An Occasion for Splendour

JUBILEES PAST

A staple of monarchical tradition often filled by military splendour, the royal jubilee is a constantly evolving event. Christopher Joll examines the origin of the regal occasion and the martial spectacular that was Queen Victoria’s Diamond Jubilee

QUEEN VICTORIA'S DIAMOND JUBILEE CELEBRATIONS WERE A COLLECTION OF VAST, INTERNATIONAL SPECTACLES FILLED WITH POMP AND PAGEANTRY ON A SCALE NEVER ATTEMPTED BEFORE OR SINCE, SO DESPITE ITS BASIS IN TRADITION, IT IS SOMEWHAT AN OUTLIER
JOHN CHARLTON (ARTIST)/THE ROYAL COLLECTION

Royal jubilees are a very British phenomenon.
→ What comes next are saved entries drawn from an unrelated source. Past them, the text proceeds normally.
===== src/rtl/ysyx_25030085_pkg.sv =====
// Shared types and constants for the ysyx_25030085 fetch path.
package ysyx_25030085_pkg;

   typedef enum logic [1:0] {
      ST_IDLE = 2'b00,
      ST_REQ  = 2'b01,
      ST_WAIT = 2'b10,
      ST_HOLD = 2'b11
   } ifu_state_e;

   localparam logic [1:0]  FAULT_NONE     = 2'b00;
   localparam logic [1:0]  FAULT_BUS      = 2'b01;
   localparam logic [1:0]  FAULT_MISALIGN = 2'b10;

   localparam logic [31:0] NOP_INST = 32'h0000_0013;
   localparam logic [31:0] RESET_PC = 32'h8000_0000;

   function automatic logic pc_misaligned(input logic [31:0] pc);
      return pc[1:0] != 2'b00;
   endfunction

endpackage


===== src/rtl/ysyx_25030085_ifu_slot.sv =====
// Single-entry registered output slot (pc, inst, fault) toward decode.
module ysyx_25030085_ifu_slot
   import ysyx_25030085_pkg::*;
(
   input  logic        clk_i,
   input  logic        rst_i,
   input  logic        load_i,
   input  logic [31:0] load_pc_i,
   input  logic [31:0] load_inst_i,
   input  logic [1:0]  load_fault_i,
   input  logic        flush_i,
   input  logic        ready_i,
   output logic        valid_o,
   output logic [31:0] pc_o,
   output logic [31:0] inst_o,
   output logic [1:0]  fault_o
);

   logic        valid_q;
   logic [31:0] pc_q;
   logic [31:0] inst_q;
   logic [1:0]  fault_q;

   // A load in the same cycle as a consume or flush wins: the new entry replaces the old.
   always_ff @(posedge clk_i or posedge rst_i) begin
      if (rst_i) begin
         valid_q <= 1'b0;
         pc_q    <= RESET_PC;
         inst_q  <= NOP_INST;
         fault_q <= FAULT_NONE;
      end else if (load_i) begin
         valid_q <= 1'b1;
         pc_q    <= load_pc_i;
         inst_q  <= load_inst_i;
         fault_q <= load_fault_i;
      end else if (flush_i || (valid_q && ready_i)) begin
         valid_q <= 1'b0;
      end
   end

   assign valid_o = valid_q;
   assign pc_o    = pc_q;
   assign inst_o  = inst_q;
   assign fault_o = fault_q;

endmodule


===== src/rtl/ysyx_25030085_ifu.sv =====
// Instruction fetch unit: owns the PC, issues one fetch at a time and hands words to decode.
module ysyx_25030085_ifu
   import ysyx_25030085_pkg::*;
(
   input  logic        clk,
   input  logic        rst,
   output logic        imem_req_valid,
   input  logic        imem_req_ready,
   output logic [31:0] imem_req_addr,
   input  logic        imem_rsp_valid,
   input  logic [31:0] imem_rsp_data,
   input  logic        imem_rsp_err,
   input  logic        redirect_valid,
   input  logic [31:0] redirect_pc,
   output logic        out_valid,
   input  logic        out_ready,
   output logic [31:0] out_pc,
   output logic [31:0] out_inst,
   output logic [1:0]  out_fault
);

   ifu_state_e  state_q, state_d;
   logic [31:0] pc_q, pc_d;
   logic        kill_q, kill_d;
   logic        pend_q, pend_d;
   logic [31:0] pend_pc_q, pend_pc_d;
   logic        req_valid_q, req_valid_d;
   logic [31:0] req_addr_q, req_addr_d;

   logic        launch;
   logic [31:0] launch_pc;
   logic        slot_load, slot_flush;
   logic [31:0] slot_pc, slot_inst;
   logic [1:0]  slot_fault;

   always_comb begin
      state_d     = state_q;
      pc_d        = pc_q;
      kill_d      = kill_q;
      pend_d      = pend_q;
      pend_pc_d   = pend_pc_q;
      req_valid_d = req_valid_q;
      req_addr_d  = req_addr_q;
      launch      = 1'b0;
      launch_pc   = pc_q;
      slot_load   = 1'b0;
      slot_flush  = 1'b0;
      slot_pc     = pc_q;
      slot_inst   = NOP_INST;
      slot_fault  = FAULT_NONE;

      case (state_q)
         ST_IDLE: begin
            launch    = 1'b1;
            launch_pc = redirect_valid ? redirect_pc : pc_q;
         end
         ST_REQ: begin
            if (imem_req_ready) begin
               state_d     = ST_WAIT;
               req_valid_d = 1'b0;
               // The accepted request is stale if any redirect arrived while it was posted.
               if (redirect_valid) begin
                  pc_d   = redirect_pc;
                  kill_d = 1'b1;
                  pend_d = 1'b0;
               end else if (pend_q) begin
                  pc_d   = pend_pc_q;
                  kill_d = 1'b1;
                  pend_d = 1'b0;
               end
            end else if (redirect_valid) begin
               pend_d    = 1'b1;
               pend_pc_d = redirect_pc;
            end
         end
         ST_WAIT: begin
            if (imem_rsp_valid) begin
               if (kill_q || redirect_valid) begin
                  kill_d    = 1'b0;
                  launch    = 1'b1;
                  launch_pc = redirect_valid ? redirect_pc : pc_q;
               end else begin
                  slot_load  = 1'b1;
                  slot_pc    = pc_q;
                  slot_inst  = imem_rsp_err ? NOP_INST : imem_rsp_data;
                  slot_fault = imem_rsp_err ? FAULT_BUS : FAULT_NONE;
                  state_d    = ST_HOLD;
               end
            end else if (redirect_valid) begin
               pc_d   = redirect_pc;
               kill_d = 1'b1;
            end
         end
         ST_HOLD: begin
            if (redirect_valid) begin
               slot_flush = 1'b1;
               launch     = 1'b1;
               launch_pc  = redirect_pc;
            end else if (out_valid && out_ready) begin
               launch    = 1'b1;
               launch_pc = pc_q + 32'd4;
            end
         end
         default: state_d = ST_IDLE;
      endcase

      // A misaligned target never reaches the bus; it becomes a fault slot instead.
      if (launch) begin
         pc_d = launch_pc;
         if (pc_misaligned(launch_pc)) begin
            state_d     = ST_HOLD;
            req_valid_d = 1'b0;
            slot_load   = 1'b1;
            slot_pc     = launch_pc;
            slot_inst   = NOP_INST;
            slot_fault  = FAULT_MISALIGN;
         end else begin
            state_d     = ST_REQ;
            req_valid_d = 1'b1;
            req_addr_d  = launch_pc;
         end
      end
   end

   always_ff @(posedge clk or posedge rst) begin
      if (rst) begin
         state_q     <= ST_IDLE;
         pc_q        <= RESET_PC;
         kill_q      <= 1'b0;
         pend_q      <= 1'b0;
         pend_pc_q   <= '0;
         req_valid_q <= 1'b0;
         req_addr_q  <= RESET_PC;
      end else begin
         state_q     <= state_d;
         pc_q        <= pc_d;
         kill_q      <= kill_d;
         pend_q      <= pend_d;
         pend_pc_q   <= pend_pc_d;
         req_valid_q <= req_valid_d;
         req_addr_q  <= req_addr_d;
      end
   end

   assign imem_req_valid = req_valid_q;
   assign imem_req_addr  = req_addr_q;

   ysyx_25030085_ifu_slot u_slot (
      .clk_i        (clk),
      .rst_i        (rst),
      .load_i       (slot_load),
      .load_pc_i    (slot_pc),
      .load_inst_i  (slot_inst),
      .load_fault_i (slot_fault),
      .flush_i      (slot_flush),
      .ready_i      (out_ready),
      .valid_o      (out_valid),
      .pc_o         (out_pc),
      .inst_o       (out_inst),
      .fault_o      (out_fault)
   );

endmodule


===== config.mk =====
export PLATFORM = sky130hd
export DESIGN_NAME = ysyx_25030085_ifu
export DESIGN_NICKNAME = d
export VERILOG_FILES = /design/src/rtl/ysyx_25030085_pkg.sv /design/src/rtl/ysyx_25030085_ifu_slot.sv /design/src/rtl/ysyx_25030085_ifu.sv
export SDC_FILE = /design/constraint.sdc
export NUM_CORES = 1
export LEC_CHECK = 0
export CAP_MARGIN = 20
export CELL_PAD_IN_SITES_DETAIL_PLACEMENT = 0
export CELL_PAD_IN_SITES_GLOBAL_PLACEMENT = 1
export CORE_MARGIN = 4
export CORE_UTILIZATION = 44
export CTS_CLUSTER_SIZE = 30
export DETAILED_ROUTE_END_ITERATION = 10
export GPL_ROUTABILITY_DRIVEN = 0
export PLACE_DENSITY = 0.93
export SYNTH_ARGS = -nofsm -noshare
export SYNTH_HDL_FRONTEND = slang
export SYNTH_SLANG_ARGS = --single-unit

===== constraint.sdc =====
create_clock -name clk -period 14.3 [get_ports clk]
set_input_delay 4.29 -clock clk [delete_from_list [all_inputs] [get_ports clk]]
set_output_delay 4.29 -clock clk [all_outputs]
set_load 0.02 [all_outputs]

# Word-level counts from Yosys, hierarchy flattened
# Cells that the tools add are included.
[word_totals] register_bits=168 in_bits=71 output_inout_bits=100 elab_cells=102
[op_classes] add_sub_neg=1 eq_ne=12 muxes=58 n_bitwise=2 n_reduce_logical=18
[ops] cell="$mux W32" count=18
[ops] cell="$pmux W32 S3" count=1
[ops] cell="$pmux W32 S2" count=1
[ops] cell="$add A32 B3 Y32 const B" count=1
[ops] cell="$mux W1" count=28
[ops] cell="$ne A3 B3 Y1 const B" count=7
[ops] cell="$mux W2" count=7
[ops] cell="$reduce_bool A2 Y1" count=6
[ops] cell="$reduce_and A4 Y1" count=2
[ops] cell="$reduce_and A2 Y1" count=3
[ops] cell="$reduce_and A5 Y1" count=1
[ops] cell="$eq A2 B2 Y1 const B" count=2
[ops] cell="$ne A4 B4 Y1 const B" count=1
[ops] cell="$pmux W2 S2" count=1
[ops] cell="$pmux W1 S3" count=1
[ops] cell="$reduce_and A3 Y1" count=1
[ops] cell="$reduce_bool A3 Y1" count=1
[ops] cell="$eq A2 B1 Y1 const B" count=1
[ops] cell="$logic_not A2 Y1" count=1
[ops] cell="$logic_or A1 B1 Y1" count=2
[ops] cell="$ne A2 B2 Y1 const B" count=1
[ops] cell="$not A1 Y1" count=2
[ops] cell="$pmux W1 S2" count=1
[ops] cell="$logic_and A1 B1 Y1" count=1

# Logic depth before layout (Yosys ltp)
# Gate-level depths: netlist (run 1).
[logic_depth] word_depth=8 ltp_mapped=10 ltp_nobuf=7

# Cells and area by module
# From an unflattened synthesis (run 1), not the netlist that was laid out.
[hier_totals] hier_cells=1091 hier_area_um2=9930.8
[modules_own_cells] module="ysyx_25030085_ifu" n_inst=1 cells_per_inst=948 area_per_inst_um2=7323.3
[modules_own_cells] module="ysyx_25030085_ifu_slot" n_inst=1 cells_per_inst=143 area_per_inst_um2=2607.5

# Worst setup path before layout (run 1)
# No wires, ideal clock.
[synth_path] path_type="input -> register" start="input port out_ready" end="register u_slot.pc_q[30] (netlist: u_slot.pc_o[30])" setup_ns=0.149 arrival_time_ns=6.076 t_required_ns=14.151 setup_slack_ns=8.074 cell_stages=7 path_buffers=1 path_cell_list="buf_2 nand4_2 or4_1 nor3b_1 xor2_1 a221oi_1 o221ai_1"
[synth_via] elab_chain_len=7 elab_cells_between_ends=12 cone_classes="mux: 10; reduce/logical: 2"
[synth_lines] element="from (decl)" line="ysyx_25030085_ifu.sv:16" rtl="input logic out_ready,"
[synth_lines] element="$logic_and A1 B1 Y1 *" line="ysyx_25030085_ifu.sv:99" rtl="end else if (out_valid && out_ready) begin"
[synth_lines] element="$mux W32" line="ysyx_25030085_ifu.sv:99"
[synth_lines] element="$mux W32" line="ysyx_25030085_ifu.sv:95" rtl="if (redirect_valid) begin"
[synth_lines] element="$pmux W32 S3" line="ysyx_25030085_ifu.sv:52" rtl="case (state_q)"
[synth_lines] element="$reduce_bool A2 Y1" line="ysyx_25030085_pkg.sv:19" rtl="return pc[1:0] != 2'b00;"
[synth_lines] element="$mux W32 or $mux W1 (tied branches)" line="ysyx_25030085_ifu.sv:110" rtl="if (pc_misaligned(launch_pc)) begin"
[synth_lines] element="$mux W32 or $mux W1 (tied branches)" line="ysyx_25030085_ifu.sv:108" rtl="if (launch) begin"
[synth_lines] element="to (signal assigned)" line="ysyx_25030085_ifu_slot.sv:33" rtl="pc_q <= load_pc_i;"
[synth_lines] element="to (decl)" line="ysyx_25030085_ifu_slot.sv:20" rtl="logic [31:0] pc_q;"
# Every way passes the cells marked *; elsewhere a longest branch is shown, timed or not.
# A chain may end at the register's enable or synchronous reset.

# Worst setup path after layout (run 1)
[layout_path] start="input port imem_rsp_valid" end="register req_addr_q[29] (netlist: imem_req_addr[29])"
[layout_via] elab_chain_len=5 elab_cells_between_ends=7 cone_classes="mux: 4; bitwise: 1; reduce/logical: 2"
[layout_lines] element="from (decl)" line="ysyx_25030085_ifu.sv:10" rtl="input logic imem_rsp_valid,"
[layout_lines] element="$mux W32" line="ysyx_25030085_ifu.sv:77" rtl="if (imem_rsp_valid) begin"
[layout_lines] element="$pmux W32 S3" line="ysyx_25030085_ifu.sv:52"
[layout_lines] element="$reduce_bool A2 Y1" line="ysyx_25030085_pkg.sv:19"
[layout_lines] element="$not A1 Y1 (no source line)"
[layout_lines] element="$reduce_and A2 Y1 (no source line)"
[layout_lines] element="to (signal assigned)" line="ysyx_25030085_ifu.sv:141" rtl="req_addr_q <= req_addr_d;"
[layout_lines] element="to (decl)" line="ysyx_25030085_ifu.sv:28" rtl="logic [31:0] req_addr_q, req_addr_d;"
# Several ways; a longest one is shown, not always the timed one.

==> impl_metrics.json, run 1 <==
{
  "p_clk_share_pct": 17.1,
  "hold_class": "flop to flop",
  "drt_iter0_drc": 1163,
  "via_per_inst": 6.295,
  "nFillCells": 1854,
  "critical_path_required_ns": 14.62,
  "seqCellArea_mm2": 0.004212,
  "synth_area_per_cell_um2": 9.347,
  "power_density_mw_per_mm2": 235.0,
  "cts_tree": "yes",
  "ys.flop_type": "dfrtp_1",
  "cts_buffer_depth": 2,
  "grtUsageTotal_pct": 25.92,
  "max_freq_mhz": 136.9,
  "grt_max_degree": 115,
  "dieArea_mm2": 0.02395,
  "switching_share_pct": 45.03,
  "area_delta_synth_final_pct": 25.91,
  "worstMarginPinSlew_ns": 0.9718,
  "postSynth.asyncResetShare_pct": 100.0,
  "dpl.hpwl_um": 20500,
  "numPortBuffers": 170,
  "fin_cells": 1413,
  "grt_setup_unrepaired": "no",
  "internal-power_w": 0.001542,
  "synth_edf_count": 0,
  "start_util_pct": 44.94,
  "clk_pin_slew_ns": 0.07,
  "grt_pass1_vias": 8741,
  "maxSlewViolCount": 0,
  "skew_ns": 0.01463,
  "drive_above_1_share_pct": 12.13,
  "final_hold_viol_count": 0,
  "p_total_w": 0.002805,
  "ys_ff_latch": 168,
  "yosysUniqueCellTypes": 71,
  "diodes": 0,
  "wl_um": 30890,
  "slowest_stage": "clkdlybuf4s50_1",
  "firstDrtPassIters": 6,
  "cts_setup_buffers": 0,
  "multiInputGateArea_mm2": 0.004798,
  "synth_warnings": 0,
  "synth_seq_area_share_pct": 44.44,
  "drv_cap": 0,
  "peakVddDrop_mv": 0.1475,
  "finalCriticalPeriod_ns": 7.304,
  "endpoint_kind": "flop",
  "pwr-share-comb_pct": 51.2,
  "antenna_found_initial": 0,
  "die_y_um": 154.8,
  "critPathMaxStageDelay_ns": 0.79,
  "placedCellCount": 1379,
  "cts_max_level": 4,
  "cp.buffers_inverters": 2,
  "ant_nets": 0,
  "cp-start-kind": "primary input",
  "p_leak_nw": 4.927,
  "cp_top_family": "buffers and inverters",
  "seq_power_share_pct": 31.8,
  "finalCritPeriodShare_pct": 51.08,
  "path_max_fanout": 31,
  "wl_per_cell_um": 21.86,
  "vias": 8895,
  "core_area_mm2": 0.02109,
  "die_w_um": 154.8,
  "crit_arrival_ns": 7.63,
  "grt_pass1_wl_um": 49510,
  "power_switching_w": 0.001263,
  "drcViolationCount": 0,
  "cp_cell_sequence": "clkdlybuf4s50_1 > nand2b_1 > o221ai_1 > nand2_1 > nor3_4 > buf_4 > mux2_2",
  "nets": 1197,
  "cts_resized": 0,
  "relSlewSlack_pct": 35.18,
  "finalSetupViolations": 0,
  "rows": 53,
  "clkSinkCount": 168,
  "ctsRootBufferMaster": "clkbuf_16",
  "syn_nets": 1086,
  "grt-ovfl-total": 0,
  "criticalPathCategory": "primary input to flop",
  "numCtsBuffers": 17,
  "fin_setup_tns_ns": 0,
  "synth_cells": 1014,
  "boundaryPins": 171,
  "insertion_delay_ns": 0.44,
  "status": "complete, no violations",
  "timing.hold.ws_ns": 0.4930,
  "ctsHoldBuffers": 0,
  "syn-cell-area_mm2": 0.009478
}
[power groups by stage]
stage	sequential [W]	clock, W	combinational, W
2_1_floorplan	0.000897	0	0.000887
3_3_place_gp	0.000883	0	0.00138
3_5_place_dp	0.000889	0	0.00142
4_1_cts	0.000883	0.000486	0.00143
5_1_grt	0.000918	0.000505	0.00155
6_report	0.000891	0.000478	0.00144
[placed cells by master, fill, tap and decap left out, types with 14 or more instances in the layout]
cell / instances
a21oi_1: 56
a221o_1: 32
a22o_1: 31
a31oi_1: 18
and3_1: 16
buf_4: 16
clkbuf_16: 17
clkdlybuf4s50_1: 169
dfrtp_1: 162
inv_1: 24
mux2_2: 60
mux2i_1: 26
nand2_1: 117
nand2b_1: 14
nand3_1: 35
nand4_1: 17
nor2_1: 56
nor2b_1: 22
nor3_1: 14
o21ai_0: 50
[layout make-up]
class | count | area share [%]
clock buffer | 17 | 3.565
clock inverter | 15 | 1.478
inverter | 25 | 0.8283
multi-input combinational | 724 | 40.21
sequential | 168 | 35.29
tap | 275 | 2.883
timing repair buffer | 189 | 15.75
[synth_stat cells, drive strengths merged (5+ instances only)]
cell	count	area share, %
dfstp	6	1.7
nor4	11	0.88
o31ai	5	0.40
and2	11	0.73
a211oi	7	0.55
o21ai	53	2.8
nor2b	24	1.6
buf	38	1.9
nand2b	14	0.92
a22oi	6	0.48
nor3	16	0.90
o211ai	8	0.63
nand4	19	1.5
o221ai	11	1.0
o22a	5	0.46
mux2i	26	2.7
a21oi	56	3.0
and3	17	1.1
a221o	32	3.4
a22o	31	2.9
clkbuf	59	2.3
a31oi	18	1.2
nand2	117	4.6
nor2	58	2.3
o2111ai	6	0.55
a221oi	7	0.65
o22ai	10	0.66
dfrtp	162	43
and4	9	0.83
nand3	35	1.8
mux2	60	7.1
inv	25	0.99
a21o	6	0.48
[sequential cells by signal, summed over array words and instances, names as in the netlist]
register	count
kill_q	1
state_q	2
imem_req_addr	32
u_slot.pc_o	32
pend_q	1
imem_req_valid	1
u_slot.fault_o	2
pc_q	32
u_slot.inst_o	32
u_slot.valid_o	1
pend_pc_q	32
[logic make-up (layout without fill, tap and decap cells)]
group | Yosys count | count (layout) | share of synthesized area, %
AOI/OAI and AO/OA | 286 | 286 | 21.37
xor gates and xnor gates | 4 | 4 | 0.3697
muxes | 86 | 86 | 9.875
DFF | 168 | 168 | 44.44
buffers and inverters | 122 | 246 | 5.281
adders and majority gates | 1 | 1 | 0.1320
and+or+nand+nor | 347 | 347 | 18.53
[metal layers]
metal  track usage, %  part of all wire [%]  up-vias
met2            41.49                    47      489
met3            6.212                   8.6       71
li1                 -                     -     3977
met5                0                     0        -
met1            34.81                    41     4358
met4            8.537                   2.7        0
[final timing paths]
path,slack [ns],cells past startpoint,to,startpoint
setup / recovery,7.00,7,imem_req_addr[29],imem_rsp_valid
hold / removal,0.49,2,u_slot.fault_o[1],u_slot.fault_o[1]
setup reg to reg,10.51,7,pc_q[19],state_q[1]
hold reg to reg,0.49,2,u_slot.fault_o[1],u_slot.fault_o[1]
max in group asynchronous,9.09,3,u_slot.pc_o[19],rst
min in group asynchronous,4.19,2,u_slot.inst_o[25],rst
[stage by stage]
step | worst slack (ns) | area, µm² | util (%)
final | 6.996 | 11930 | 56.59
after global routing | 6.850 | 11930 | 56.59
after CTS | 7.040 | 11890 | 56.39
after detailed placement | 6.576 | 11290 | 53.54
after global placement | 6.744 | 11270 | 53.44
after floorplan | 5.473 | 9478 | -
[worst register-to-register path: cells and delay by family, from the launching register on]
kind / cells / cell delay [ns]
simple gates: 3 / 1.75
compound gates: 2 / 0.92
flops: 1 / 0.33
buf+inv: 2 / 0.67
No activity file was read; power rests on OpenSTA's default activity.
==> run 2, diff against run 1 <==
Settings changed: CORE_UTILIZATION 44 to 37, PLACE_DENSITY 0.93 to 0.84.
Clock period 14.3 ns to 6 ns, I/O delays scaled along.
==> run 2 against run 1 <==
Global-route usage shrank 3.7 points. Critical path depth decreased by 1. Via count is 0.42% lower. Die area rose by 18%. Largest cell class unchanged. Setup slack worse by 5.4 ns. First-iteration DRC count shrank 17%.
==> impl_metrics.json, run 2 (same netlist as run 1, synthesis figures left out) <==
{
  "final_cell_mix": "169 x clkdlybuf4s50_1, 162 x dfrtp_1, 117 x nand2_1",
  "grt_pass1_wl_um": 49800,
  "area_delta_synth_final_pct": 27.25,
  "die_y_um": 168.1,
  "maxSlewViolCount": 0,
  "final_hold_viol_count": 0,
  "numCtsBuffers": 17,
  "max_freq_mhz": 226.8,
  "endpoint_kind": "flop",
  "clkSinkCount": 168,
  "drt_iter0_drc": 971,
  "dieArea_mm2": 0.02824,
  "core_area_mm2": 0.02518,
  "slowest_stage": "a21oi_1",
  "power_switching_w": 0.003051,
  "finalCriticalPeriod_ns": 4.409,
  "cts_max_level": 4,
  "boundaryPins": 171,
  "critPathMaxStageDelay_ns": 1.01,
  "finalSetupViolations": 0,
  "via_per_inst": 6.009,
  "cp-start-kind": "primary input",
  "p_leak_nw": 4.967,
  "fin_setup_tns_ns": 0,
  "numPortBuffers": 170,
  "drive_above_1_share_pct": 12.50,
  "timing.hold.ws_ns": 0.5001,
  "clk_pin_slew_ns": 0.07,
  "status": "complete, no violations",
  "drv_cap": 0,
  "p_clk_share_pct": 16.7,
  "ctsHoldBuffers": 0,
  "wl_um": 32010,
  "grt_setup_unrepaired": "no",
  "ctsRootBufferMaster": "clkbuf_16",
  "cts_buffer_depth": 2,
  "peakVddDrop_mv": 0.2647,
  "cts_resized": 0,
  "power_density_mw_per_mm2": 557.7,
  "vias": 8858,
  "finalCritPeriodShare_pct": 73.48,
  "switching_share_pct": 45.37,
  "cts_tree": "yes",
  "grt_max_degree": 169,
  "nets": 1203,
  "wl_per_cell_um": 21.72,
  "worstMarginPinSlew_ns": 1.167,
  "skew_ns": 0.009608,
  "ant_nets": 0,
  "cts_setup_buffers": 0,
  "insertion_delay_ns": 0.44,
  "criticalPathCategory": "primary input to flop",
  "rows": 58,
  "pwr-share-comb_pct": 51.3,
  "dpl.hpwl_um": 21510,
  "crit_arrival_ns": 4.74,
  "grtUsageTotal_pct": 22.17,
  "antenna_found_initial": 0,
  "start_util_pct": 37.64,
  "firstDrtPassIters": 8,
  "diodes": 0,
  "internal-power_w": 0.003674,
  "seq_power_share_pct": 31.9,
  "layout_commonest_cell": "clkdlybuf4s50_1",
  "hold_class": "flop to flop",
  "cp_cell_sequence": "clkdlybuf4s50_1 > and3_1 > a21oi_1 > buf_4 > o31ai_1 > o22a_1",
  "drcViolationCount": 0,
  "relSlewSlack_pct": 22.18,
  "nFillCells": 2349,
  "path_max_fanout": 16,
  "die_w_um": 168.1,
  "grt-ovfl-total": 0,
  "critical_path_required_ns": 6.33,
  "grt_pass1_vias": 8327
}
==> run 2: cell types whose count changed in the layout (fill, tap and decap cells not counted), moves of 2 or more <==
cell        before  now
buf_4           16   20
clkinvlp_4       3    1
inv_6            5    3
clkinv_4         0    3
buf_12           1    5
==> run 2: area by class of cell <==
cell class / count / area, µm² / share of cell area [%]
inverter: 25 / 97.59 / 0.8092
clock buffer: 17 / 425.4 / 3.527
multi-input combinational: 724 / 4797 / 39.78
sequential: 168 / 4212 / 34.92
tap: 330 / 412.9 / 3.424
clock inverter: 15 / 168.9 / 1.401
timing repair buffer: 195 / 1947 / 16.14
==> run 2: layer usage <==
layer | routed length (µm) | up-vias | global-route usage (%)
met4 | 802 | 0 | 7.092
met2 | 15110 | 447 | 35.27
li1 | - | 3992 | -
met3 | 2434 | 61 | 4.203
met1 | 13660 | 4358 | 30.69
met5 | 0 | - | 0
Even the name is curious as the word ‘jubilee’ has biblical origins, unless, that is, its usage is an attempt at the affirmation of the sovereign’s lineage, which it is often claimed stretches back to David, King of Israel and Judah. It doesn’t – the Royal House of Windsor traces its origins (via William I) to Norsemen, but for the purpose of jubilees, that is beside the point.

Despite the plethora of such events in the current reign, they are in fact rare occasions for British sovereigns. There have been just four prior to the present Queen’s 1977 Silver Jubilee.